What should organizations do to rebuild trust in cyberspace? The best way to battle the lack of trust, Durbin says, is by collaborating with other organizations to share threat intelligence.
"Now, this is a little bit ironic because we're probably reaching a point where the need for collaboration and sharing in order to fend back cybercrime and nation-state backed espionage has never been more important at the time trust has really been broken and shaken," Durbin says.
Playing Catch Up
Still, Durbin didn't diminish the challenges ahead. "The world has changed. We used to be able to nice and neatly put walls around our data. We put it in our own data centers. We knew where they were. ... That doesn't exist anymore; it's all up in the cloud, and we're accessing it using mobile devices. We don't know who listening in and accessing that information, either through a man in the middle or quite legitimately.
"The world has moved on. The security space has changed so rapidly over the past few years, and I think we are, to a certain extent, still in a game of catch up. The world doesn't stop turning, and we have to figure out ways to address these challenges and address them as quickly as we see them emerge."

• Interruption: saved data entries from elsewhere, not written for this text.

**src/sfb_pkg.sv**
```systemverilog
/*
  Package for the special function register bank: offsets, reset values,
  field positions and the bus carrier structs.
  Assumes a 32-bit AXI4-Lite master; register index times four is the byte address.
*/
package sfb_pkg;
  // Register indices (byte address = index * 4)
  localparam logic [7:0] IDX_STACK = 8'h81;
  localparam logic [7:0] IDX_POWER_CONTROL = 8'h87;
  localparam logic [7:0] IDX_TCTRL = 8'h88;
  localparam logic [7:0] IDX_TMODE = 8'h89;
  localparam logic [7:0] IDX_TL0 = 8'h8A;
  localparam logic [7:0] IDX_TL1 = 8'h8B;
  localparam logic [7:0] IDX_TH0 = 8'h8C;
  localparam logic [7:0] IDX_TH1 = 8'h8D;
  localparam logic [7:0] IDX_TAUX = 8'h8F;
  localparam logic [7:0] IDX_TRIM = 8'h96;
  localparam logic [7:0] IDX_SCTRL = 8'h98;
  localparam logic [7:0] IDX_SERIAL_BUFFER_REG = 8'h99;
  localparam logic [7:0] IDX_WDCTL = 8'hA7;
  localparam logic [7:0] IDX_SADR = 8'hA9;
  localparam logic [7:0] IDX_APWR = 8'hB5;
  localparam logic [7:0] IDX_SMSK = 8'hB9;
  localparam logic [7:0] IDX_SEXT = 8'hBA;
  localparam logic [7:0] IDX_WDLD = 8'hC1;
  localparam logic [7:0] IDX_WSV1 = 8'hC2;
  localparam logic [7:0] IDX_WSV2 = 8'hC3;
  localparam logic [7:0] IDX_PRLO = 8'hCA;
  localparam logic [7:0] IDX_PRHI = 8'hCB;
  localparam logic [7:0] IDX_CPSW = 8'hD0;
  localparam logic [7:0] IDX_RTCC = 8'hD1;
  localparam logic [7:0] IDX_RTC_COUNT_HIGH = 8'hD2;
  localparam logic [7:0] IDX_RTC_COUNT_LOW = 8'hD3;
  localparam logic [7:0] IDX_RCAUSE = 8'hDF;
  localparam logic [7:0] IDX_SPIST = 8'hE1;
  localparam logic [7:0] IDX_SPICT = 8'hE2;
  localparam logic [7:0] IDX_SPIDT = 8'hE3;
  localparam logic [7:0] IDX_P0DIS = 8'hF6;
  // Own registers: reset-event control, port configuration status and machine cycle phase
  localparam logic [7:0] IDX_RSTCMD = 8'hFC;
  localparam logic [7:0] IDX_PINCFG = 8'hFD;
  localparam logic [7:0] IDX_MCYC = 8'hFE;
  // Reset values
  localparam logic [7:0] RST_STACK = 8'h07;
  localparam logic [7:0] RST_ZERO = 8'h00;
  localparam logic [7:0] RST_WDLD = 8'hFF;
  localparam logic [7:0] RST_RTCC = 8'h60;
  localparam logic [7:0] RST_SPICT = 8'h04;
  localparam logic [7:0] RST_RCAUSE_POR = 8'h30;
  localparam logic [7:0] RST_WDCTL = 8'hE5;
  localparam logic [7:0] RST_PIN_INPUT = 8'hFF;
  // Implemented-bit masks for partially reserved registers
  localparam logic [7:0] MSK_TAUX = 8'h11;
  localparam logic [7:0] MSK_PRHI = 8'h03;
  localparam logic [7:0] MSK_P0DIS = 8'h3E;
  localparam logic [7:0] MSK_APWR = 8'hBE;
  localparam logic [7:0] MSK_RTCC = 8'hE3;
  localparam logic [7:0] MSK_SPIST = 8'hC0;
  localparam logic [7:0] MSK_WDCTL = 8'hE7;
  localparam logic [7:0] MSK_RCAUSE = 8'h3F;
  // Field positions
  localparam int WD_TOF_BIT = 1;
  localparam int RC_BROWNOUT = 5;
  localparam int RC_POWERON = 4;
  localparam int RC_BREAK = 3;
  localparam int RC_WATCHDOG = 2;
  localparam int RC_SOFTWARE = 1;
  localparam int RC_EXTERNAL = 0;
  localparam int CMD_SW_RESET_BIT = 0;
  // CPU clocks per machine cycle
  localparam int CLK_PER_MCYC = 2;
  // Factory trim default (arbitrary)
  localparam logic [7:0] TRIM_FACTORY_DEF = 8'h20;

  // Reset source kinds from the reset generator
  typedef enum logic [2:0]
  {
    SRC_NONE = 3'h0,
    SRC_POWERON = 3'h1,
    SRC_BROWNOUT = 3'h2,
    SRC_BREAK = 3'h3,
    SRC_WATCHDOG = 3'h4,
    SRC_SOFTWARE = 3'h5,
    SRC_EXTERNAL = 3'h6
  } sfb_src_e;

  typedef struct packed
  {
    logic awvalid;
    logic [31:0] awaddr;
    logic wvalid;
    logic [31:0] wdata;
    logic [3:0] wstrb;
    logic bready;
    logic arvalid;
    logic [31:0] araddr;
    logic rready;
  } sfb_axi_req_s;

  typedef struct packed
  {
    logic awready;
    logic wready;
    logic bvalid;
    logic [1:0] bresp;
    logic arready;
    logic rvalid;
    logic [31:0] rdata;
    logic [1:0] rresp;
  } sfb_axi_rsp_s;
endpackage

```
**src/sfb_bank.sv**
```systemverilog
/*
  Special function register bank with per-source reset initialisation.
  Assumes a reset generator that pulses i_rst_event with the cause of a warm
  reset, and that i_rst_n is the power-on reset alone.
*/
`timescale 1ns/1ns
// Summary of operation
// Power-up reset sets power-on and brownout flags, clears others: cause reads 30.
// Cause register records latest reset source in bits 5..0.
// RTC control, RTC counts, trim, watchdog control initialised by power-on only.
// Trim loads factory value on power-on; other resets leave it.
// Watchdog control reads 1110 01x1 after reset.
// Watchdog timeout flag: 1 after watchdog reset, 0 after power-on, else kept.
// Software writes baud divisors only while baud generator is disabled.
// All port pins input-only after power-up.
// Machine cycle lasts two CPU clocks.
// Timer control at 88H holds overflow, run and external interrupt bits; resets 00.
// Timer aux mode at 8FH implements bits 4 and 0 only; resets 00.
// Prescaler low 8 bits at CAH, high bits 1..0 at CBH; both reset 00.
// Port0 input disable at F6H implements bits 5..1; resets 00.
// Aux power control at B5H has bits 7,5,4,3,2,1; resets 00.
// Trim at 96H: RC select bit7, clock out bit6, trim bits 5..0.
// Serial extended status at BAH holds eight listed bits; resets 00.
// Serial buffer has no defined reset value.
// Status word, serial control, timer control are bit addressable.
// Reserved bits ignore writes and read as zero.
module sfb_bank
  import sfb_pkg::*;
(
  // Clock and power-on reset
  input wire logic i_clk,
  input wire logic i_rst_n,
  // Warm reset events from the reset generator (same clock)
  input wire logic i_rst_event,
  input wire sfb_pkg::sfb_src_e i_rst_src,
  // Factory trim value, sampled after power-on release
  input wire logic [7:0] i_factory_trim,
  // Core bit-addressed access
  input wire logic i_bit_we,
  input wire logic [7:0] i_bit_addr,
  input wire logic i_bit_val,
  // AXI4-Lite slave
  input wire sfb_pkg::sfb_axi_req_s i_axi,
  output sfb_pkg::sfb_axi_rsp_s o_axi,
  // Block outputs
  output logic o_mcyc_strobe,
  output logic [7:0] o_pin_input_only,
  output logic o_sw_reset_req,
  output logic [7:0] o_trim,
  output logic [7:0] o_wd_ctrl
);
  import sfb_pkg::*;

  logic [7:0] regs_r [0:255];
  logic [255:0] warm_r;
  logic aw_held_r, w_held_r, bvalid_r, rvalid_r;
  logic [31:0] awaddr_r, wdata_r, rdata_r;
  logic [3:0] wstrb_r;
  logic bresp_err_r, rresp_err_r;
  logic trim_load_r, mcyc_r;
  logic [7:0] pin_r;
  logic do_wr, ok_wr, ok_rd;
  logic [7:0] widx, ridx, wval;

  // Implemented-bit mask per register; zero for unmapped
  function automatic logic [7:0] imp_mask(input logic [7:0] idx);
    case (idx)
      IDX_STACK, IDX_POWER_CONTROL, IDX_TCTRL, IDX_TMODE, IDX_TL0, IDX_TL1, IDX_TH0, IDX_TH1,
      IDX_TRIM, IDX_SCTRL, IDX_SERIAL_BUFFER_REG, IDX_SADR, IDX_SMSK, IDX_SEXT, IDX_WDLD,
      IDX_WSV1, IDX_WSV2, IDX_PRLO, IDX_CPSW, IDX_RTC_COUNT_HIGH, IDX_RTC_COUNT_LOW, IDX_SPICT,
      IDX_SPIDT, IDX_RSTCMD: imp_mask = 8'hFF;
      IDX_TAUX: imp_mask = MSK_TAUX;
      IDX_PRHI: imp_mask = MSK_PRHI;
      IDX_P0DIS: imp_mask = MSK_P0DIS;
      IDX_APWR: imp_mask = MSK_APWR;
      IDX_RTCC: imp_mask = MSK_RTCC;
      IDX_SPIST: imp_mask = MSK_SPIST;
      IDX_WDCTL: imp_mask = MSK_WDCTL;
      IDX_RCAUSE: imp_mask = MSK_RCAUSE;
      IDX_PINCFG, IDX_MCYC: imp_mask = 8'h00;
      default: imp_mask = 8'h00;
    endcase
  endfunction

  function automatic logic mapped(input logic [7:0] idx);
    mapped = (imp_mask(idx) != 8'h00) || idx == IDX_PINCFG || idx == IDX_MCYC;
  endfunction

  // Registers that the warm-reset reload loop skips; power-on reloads them whole, and each warm reset with a cause rewrites the cause register
  function automatic logic por_only(input logic [7:0] idx);
    por_only = idx == IDX_RTCC || idx == IDX_RTC_COUNT_HIGH || idx == IDX_RTC_COUNT_LOW
      || idx == IDX_TRIM || idx == IDX_WDCTL || idx == IDX_RCAUSE;
  endfunction

  function automatic logic [7:0] rst_val(input logic [7:0] idx);
    case (idx)
      IDX_STACK: rst_val = RST_STACK;
      IDX_WDLD: rst_val = RST_WDLD;
      IDX_SPICT: rst_val = RST_SPICT;
      default: rst_val = RST_ZERO;
    endcase
  endfunction

  // Write address and data are taken independently, in either order
  assign do_wr = aw_held_r && w_held_r && !bvalid_r;
  assign widx = awaddr_r[9:2];
  assign ok_wr = mapped(widx) && awaddr_r[31:10] == 22'h0 && widx != IDX_PINCFG
    && widx != IDX_MCYC && widx != IDX_RCAUSE;
  assign wval = (regs_r[widx] & ~imp_mask(widx)) | (wdata_r[7:0] & imp_mask(widx));
  assign ridx = i_axi.araddr[9:2];
  assign ok_rd = mapped(ridx) && i_axi.araddr[31:10] == 22'h0;

  always_comb
  begin
    o_axi.awready = !aw_held_r;
    o_axi.wready = !w_held_r;
    o_axi.bvalid = bvalid_r;
    o_axi.bresp = bresp_err_r ? 2'h2 : 2'h0;
    o_axi.arready = !rvalid_r;
    o_axi.rvalid = rvalid_r;
    o_axi.rdata = rdata_r;
    o_axi.rresp = rresp_err_r ? 2'h2 : 2'h0;
  end

  // Write channel capture and response
  always_ff @(posedge i_clk or negedge i_rst_n)
  begin
    if (!i_rst_n)
    begin
      aw_held_r <= 1'b0;
      w_held_r <= 1'b0;
      bvalid_r <= 1'b0;
      bresp_err_r <= 1'b0;
      awaddr_r <= 32'h0;
      wdata_r <= 32'h0;
      wstrb_r <= 4'h0;
    end
    else
    begin
      if (i_axi.awvalid && !aw_held_r)
      begin
        aw_held_r <= 1'b1;
        awaddr_r <= i_axi.awaddr;
      end
      if (i_axi.wvalid && !w_held_r)
      begin
        w_held_r <= 1'b1;
        wdata_r <= i_axi.wdata;
        wstrb_r <= i_axi.wstrb;
      end
      if (do_wr)
      begin
        bvalid_r <= 1'b1;
        bresp_err_r <= !ok_wr;
      end
      else if (bvalid_r && i_axi.bready)
      begin
        bvalid_r <= 1'b0;
        aw_held_r <= 1'b0;
        w_held_r <= 1'b0;
      end
    end
  end

  // Read channel: one cycle from address to data, reserved bits read zero
  always_ff @(posedge i_clk or negedge i_rst_n)
  begin
    if (!i_rst_n)
    begin
      rvalid_r <= 1'b0;
      rdata_r <= 32'h0;
      rresp_err_r <= 1'b0;
    end
    else if (i_axi.arvalid && !rvalid_r)
    begin
      rvalid_r <= 1'b1;
      rresp_err_r <= !ok_rd;
      if (ridx == IDX_PINCFG)
        rdata_r <= {24'h0, pin_r};
      else if (ridx == IDX_MCYC)
        rdata_r <= {31'h0, mcyc_r};
      else
        rdata_r <= {24'h0, regs_r[ridx] & imp_mask(ridx)};
    end
    else if (rvalid_r && i_axi.rready)
      rvalid_r <= 1'b0;
  end

  // Which registers each warm reset must reinitialise, fixed by the POR-only list
  always_comb
  begin
    for (int i = 0; i < 256; i++)
      warm_r[i] = !por_only(8'(i));
  end

  // Register array: power-on resets all, warm reset resets non-POR-only ones except the serial buffer
  always_ff @(posedge i_clk or negedge i_rst_n)
  begin
    if (!i_rst_n)
    begin
      for (int i = 0; i < 256; i++)
        regs_r[i] <= RST_ZERO;
      regs_r[IDX_STACK] <= RST_STACK;
      regs_r[IDX_WDLD] <= RST_WDLD;
      regs_r[IDX_SPICT] <= RST_SPICT;
      regs_r[IDX_RTCC] <= RST_RTCC;
      regs_r[IDX_WDCTL] <= RST_WDCTL & ~(8'h1 << WD_TOF_BIT);
      regs_r[IDX_RCAUSE] <= RST_RCAUSE_POR;
      regs_r[IDX_SERIAL_BUFFER_REG] <= RST_ZERO;            // Arbitrary, no defined value
    end
    else if (trim_load_r)
      regs_r[IDX_TRIM] <= i_factory_trim;
    else if (i_rst_event)
    begin
      for (int i = 0; i < 256; i++)
        if (warm_r[i] && i != int'(IDX_SERIAL_BUFFER_REG))  // Buffer keeps its content
          regs_r[i] <= rst_val(8'(i));
      // Watchdog control keeps its bits through warm resets, only the timeout
      // flag follows a watchdog cause; a signalled power-on reloads the POR-only set
      if (i_rst_src == SRC_POWERON)
      begin
        regs_r[IDX_WDCTL] <= RST_WDCTL & ~(8'h1 << WD_TOF_BIT);
        regs_r[IDX_TRIM] <= i_factory_trim;
        regs_r[IDX_RTCC] <= RST_RTCC;
        regs_r[IDX_RTC_COUNT_HIGH] <= RST_ZERO;
        regs_r[IDX_RTC_COUNT_LOW] <= RST_ZERO;
      end
      else if (i_rst_src == SRC_WATCHDOG)
        regs_r[IDX_WDCTL] <= regs_r[IDX_WDCTL] | (8'h1 << WD_TOF_BIT);
      case (i_rst_src)
        SRC_POWERON: regs_r[IDX_RCAUSE] <= RST_RCAUSE_POR;
        SRC_BROWNOUT: regs_r[IDX_RCAUSE] <= 8'(1 << RC_BROWNOUT);
        SRC_BREAK: regs_r[IDX_RCAUSE] <= 8'(1 << RC_BREAK);
        SRC_WATCHDOG: regs_r[IDX_RCAUSE] <= 8'(1 << RC_WATCHDOG);
        SRC_SOFTWARE: regs_r[IDX_RCAUSE] <= 8'(1 << RC_SOFTWARE);
        SRC_EXTERNAL: regs_r[IDX_RCAUSE] <= 8'(1 << RC_EXTERNAL);
        default: regs_r[IDX_RCAUSE] <= regs_r[IDX_RCAUSE];
      endcase
    end
    else if (do_wr && ok_wr && wstrb_r[0])
      regs_r[widx] <= wval;
    else if (i_bit_we && i_bit_addr[7] && (i_bit_addr[7:3] == 5'b10001
      || i_bit_addr[7:3] == 5'b10011 || i_bit_addr[7:3] == 5'b11010))
      // Bit address = register base + bit position
      regs_r[{i_bit_addr[7:3], 3'b000}][i_bit_addr[2:0]] <= i_bit_val;
  end

  // Factory trim is caught one clock after power-on release, and later only on a signalled power-on
  always_ff @(posedge i_clk or negedge i_rst_n)
  begin
    if (!i_rst_n)
      trim_load_r <= 1'b1;
    else
      trim_load_r <= 1'b0;
  end

  // Port pins stay input-only from power-up; a warm reset does not change them
  always_ff @(posedge i_clk or negedge i_rst_n)
  begin
    if (!i_rst_n)
      pin_r <= RST_PIN_INPUT;
    else
      pin_r <= pin_r;
  end

  // Machine cycle phase: toggles every clock, two clocks per cycle
  always_ff @(posedge i_clk or negedge i_rst_n)
  begin
    if (!i_rst_n)
      mcyc_r <= 1'b0;
    else
      mcyc_r <= 1'(int'(mcyc_r) + 1 < CLK_PER_MCYC ? 1 : 0);
  end

  // Software reset request: a pulse when the command bit is written
  always_ff @(posedge i_clk or negedge i_rst_n)
  begin
    if (!i_rst_n)
      o_sw_reset_req <= 1'b0;
    else
      o_sw_reset_req <= do_wr && ok_wr && widx == IDX_RSTCMD && wdata_r[CMD_SW_RESET_BIT];
  end

  assign o_mcyc_strobe = mcyc_r;
  assign o_pin_input_only = pin_r;
  assign o_trim = regs_r[IDX_TRIM];
  assign o_wd_ctrl = regs_r[IDX_WDCTL] & MSK_WDCTL;

  // The baud divisors live in the serial block; software keeps them
  // untouched while that generator runs.
  // Timer control and serial extended status layouts follow the register map bit order.
endmodule

```
**config.mk**
```make
export PLATFORM = sky130hd
export DESIGN_NAME = sfb_bank
export DESIGN_NICKNAME = d
export VERILOG_FILES = /design/src/sfb_pkg.sv /design/src/sfb_bank.sv
export SDC_FILE = /design/constraint.sdc
export NUM_CORES = 2
export LEC_CHECK = 0
export BUFFER_PORTS_ARGS = -buffer_cell sky130_fd_sc_hd__buf_2
export CORE_ASPECT_RATIO = 0.9
export CORE_MARGIN = 1
export CORE_UTILIZATION = 45
export DETAILED_ROUTE_END_ITERATION = 10
export GPL_ROUTABILITY_DRIVEN = 0
export PLACE_DENSITY = 0.62
export SLEW_MARGIN = 20
export SYNTH_ARGS = -nofsm -noshare
export SYNTH_HDL_FRONTEND = slang
export SYNTH_SLANG_ARGS = --single-unit
```
**constraint.sdc**
```tcl
create_clock -name i_clk -period 9.2 [get_ports i_clk]
set_input_delay 1.84 -clock i_clk [delete_from_list [all_inputs] [get_ports i_clk]]
set_output_delay 1.84 -clock i_clk [all_outputs]
set_load 0.02 [all_outputs]
```
==> qor.yml <==
yosys-top-cells-count: "2082 x dfrtp_1, 1800 x and2_1, 721 x mux4_2"
worstSetupStartpointType: "flop"
finalSetupTns_ns: 0
yosysMostFrequentCell: "dfrtp_1"
arrival_ns: 7.29
grt_max_degree: 347
cts-buffers-inserted: 207
syn_area_per_cell_um2: 13.7
status: "complete, no violations"
synthArstFlopShare_pct: 100
hold_viol: 0
tightest_slew_ns: 1.26
synth_edf_count: 0
min_period_ns: 6.57
slew_viol_final: 0
yosysWarnings: 0
initial_core_util_pct: 45.5
netlist.area_leader.share_pct: 52.7
post-route-period-util_pct: 71.4
die_height_um: 447
setup-violations-final: 0
track_usage_pct: 25.9
grt_overflow: 0
synth_area_leaders: "dfrtp_1 53%, mux4_2 16%, and2_1 11%"
pre_cts_ws_ns: 2.84
path_clk_slew_ns: 0.06
dieArea_um2: 222000
wl_per_cell_um: 27.8
numPortBuffers: 128
final_nets: 7250
grt_pass1_wl_um: 425000
std_cell_rows: 162
cts_tree: "yes"
yosysTopAreaCell: "dfrtp_1"
worst_slack_ns: 2.63
slew_headroom_pct: 13.9
clock_sinks: 2104
drtIter0Drc: 7461
drive_above_1_share_pct: 21.3
ant_nets: 0
path_class: "reg -> reg"
rsz0062_at_grt: "no"
pin_count: 196
synth_seq_area_share_pct: 53.3
yosys_most_used_dff: "dfrtp_1"
required_ns: 9.92
fmax_ghz: 0.152
root_buffer: "clkbuf_16"
totalWireLength_um: 283000
num_vias: 61700
fillers: 18300
clk-insertion-delay-late_ns: 0.84
synth_seq_cells: 2104
synthToLayoutAreaGrowth_pct: 9.77
endpoint_kind: "flop"
antenna_found_initial: 19
avgViaCountPerCell: 6.07
synth_cells: 7206
power_density_nw_per_um2: 242
cp_max_fo: 24
die_x_um: 496
drtPass1Iterations: 9
yosysUniqueCellTypes: 121
dpl.hpwl_um: 182000
htreeDepth: 4
drv_cap: 0
hold_class: "reg -> reg"
cts_buffer_depth: 3
drc: 0
fin_worst_skew_ns: 0.0354
grt_pass1_vias: 62000
core_um2: 217000
vdd_drop_max_v: 0.000208
cts_setup_buffers: 0
synth_area_um2: 98900
post_cts_resized: 0
hold_buffers: 0
p_leak_nw: 49.6
holdWs_ns: 0.470
per-stage QoR:
step / power [mW] / std cells / util [%] / area, um2
finish: 26.2 / 10200 / 49.9 / 109000
global route: 27.0 / 10200 / 49.9 / 109000
CTS: 26.3 / 10200 / 49.8 / 108000
detailed placement: 17.2 / 9778 / 46.5 / 101000
global placement: 17.1 / 9776 / 46.5 / 101000
floorplan: 14.5 / 7241 / - / 99000
sequential cells by signal, summed over array words and instances (netlist names):
| register | flops |
|---|---|
| aw_held_r | 1 |
| awaddr_r | 30 |
| bresp_err_r | 1 |
| bvalid_r | 1 |
| o_mcyc_strobe | 1 |
| o_sw_reset_req | 1 |
| o_trim | 8 |
| o_wd_ctrl | 6 |
| rdata_r | 8 |
| regs_r | 2034 |
| rresp_err_r | 1 |
| rvalid_r | 1 |
| trim_load_r | 1 |
| w_held_r | 1 |
| wdata_r | 8 |
| wstrb_r | 1 |
cells by family after synthesis:
| logic type | count (synthesis) | share of synthesized area [%] |
|---|---|---|
| AND/OR/NAND/NOR | 2579 | 15.4 |
| other | 2 | 0.00760 |
| AO/OA/AOI/OAI | 762 | 5.19 |
| multiplexers | 1118 | 22.2 |
| buffers and inverters | 639 | 3.95 |
| XOR/XNOR | 2 | 0.0177 |
| flip-flops | 2104 | 53.3 |
critical path, cell delays in order (launching register included):
cell and delay [ns]:
dfrtp_2 0.88, buf_4 0.34, nand4bb_1 0.47, buf_4 0.34, o32ai_1 0.15, nor4_4 0.38, nand4_4 0.25, nor4_1 1.03
nand4b_1 0.40, o21ai_2 0.78, nand3_2 0.88, o21ai_0 0.48
cell type report:
| cell class | instances | area (um2) | share of cell area [%] |
|---|---|---|---|
| well taps | 2870 | 3590 | 3.31 |
| clock buffers | 308 | 6200 | 5.71 |
| flip-flops and latches | 2104 | 52700 | 48.6 |
| inverters | 17 | 68.8 | 0.0634 |
| clock inverters | 78 | 1100 | 1.02 |
| repair buffers | 293 | 2360 | 2.18 |
| multi-input cells | 4498 | 42500 | 39.2 |
| diodes | 4 | 10.0 | 0.00922 |
where the power goes:
part | internal, mW | switching (mW) | total, mW
logic | 2.22 | 4.96 | 7.18
registers | 9.48 | 0.522 | 10.0
clock network | 5.31 | 3.75 | 9.05
routing by layer:
metal | GRT usage (%) | vias up | part of all wire, %
li1 | - | 25700 | -
met1 | 37.5 | 32600 | 43
met2 | 36.8 | 2687 | 43
met3 | 7.18 | 651 | 9.5
met4 | 9.94 | 12 | 4.4
met5 | 0 | - | 0.025
final timing paths:
check | from | end | slack, ns | depth (start not counted)
hold / removal | o_mcyc_strobe$_DFF_PN0_ | o_mcyc_strobe$_DFF_PN0_ | 0.47 | 1
min in group asynchronous | i_rst_n | regs_r[1593]$_DFFE_PN0P_ | 1.05 | 1
setup / recovery | awaddr_r[6]$_DFFE_PN0P_ | regs_r[231]$_DFFE_PN0P_ | 2.63 | 11
max in group asynchronous | i_rst_n | regs_r[787]$_DFFE_PN0P_ | 5.92 | 3
hold reg to reg | o_mcyc_strobe$_DFF_PN0_ | o_mcyc_strobe$_DFF_PN0_ | 0.47 | 1
setup reg to reg | awaddr_r[6]$_DFFE_PN0P_ | regs_r[231]$_DFFE_PN0P_ | 2.63 | 11
cell usage in the layout, fill, tap and decap left out, drive strengths merged, types with 24 or more instances in the layout:
| cell type | Yosys | layout |
|---|---|---|
| a211oi | 30 | 30 |
| a21oi | 117 | 117 |
| a22oi | 102 | 102 |
| a31oi | 24 | 24 |
| and2 | 1803 | 1803 |
| buf | 280 | 293 |
| clkbuf | 342 | 308 |
| clkinv | 0 | 44 |
| conb | 2 | 37 |
| dfrtp | 2082 | 2082 |
| mux2 | 49 | 49 |
| mux2i | 247 | 247 |
| mux4 | 822 | 822 |
| nand2 | 306 | 306 |
| nand3 | 67 | 67 |
| nor2 | 137 | 137 |
| nor2b | 43 | 43 |
| nor3 | 49 | 49 |
| nor4 | 29 | 29 |
| o21ai | 256 | 256 |
| o22ai | 44 | 44 |
| o2bb2ai | 24 | 24 |
Note: power is estimated with default switching activity, not from simulation.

The situation isn't going to get better. ISF in the report lists 10 threats organizations will face over the next two years. Reading the report, and listening to Durbin, I felt more pessimistic about the state of cybersecurity in the coming years. When I made that point with Durbin, he wasn't as gloomy:
"What we need to be doing is taking a much more practical approach to some of these things. We can't make assumptions anymore. We have to plan for worst, hope for the best. It is about our organization's becoming very much more resilient. It's that understanding some of the threats that are out there.
"Not all these threats impact everything in an organization. What they do, though, is encourage the conversation within the enterprise on just how we are dealing with some of these things. How can we legitimately stand up and say to our stakeholders that we do have best in class security for our business needs at the moment?"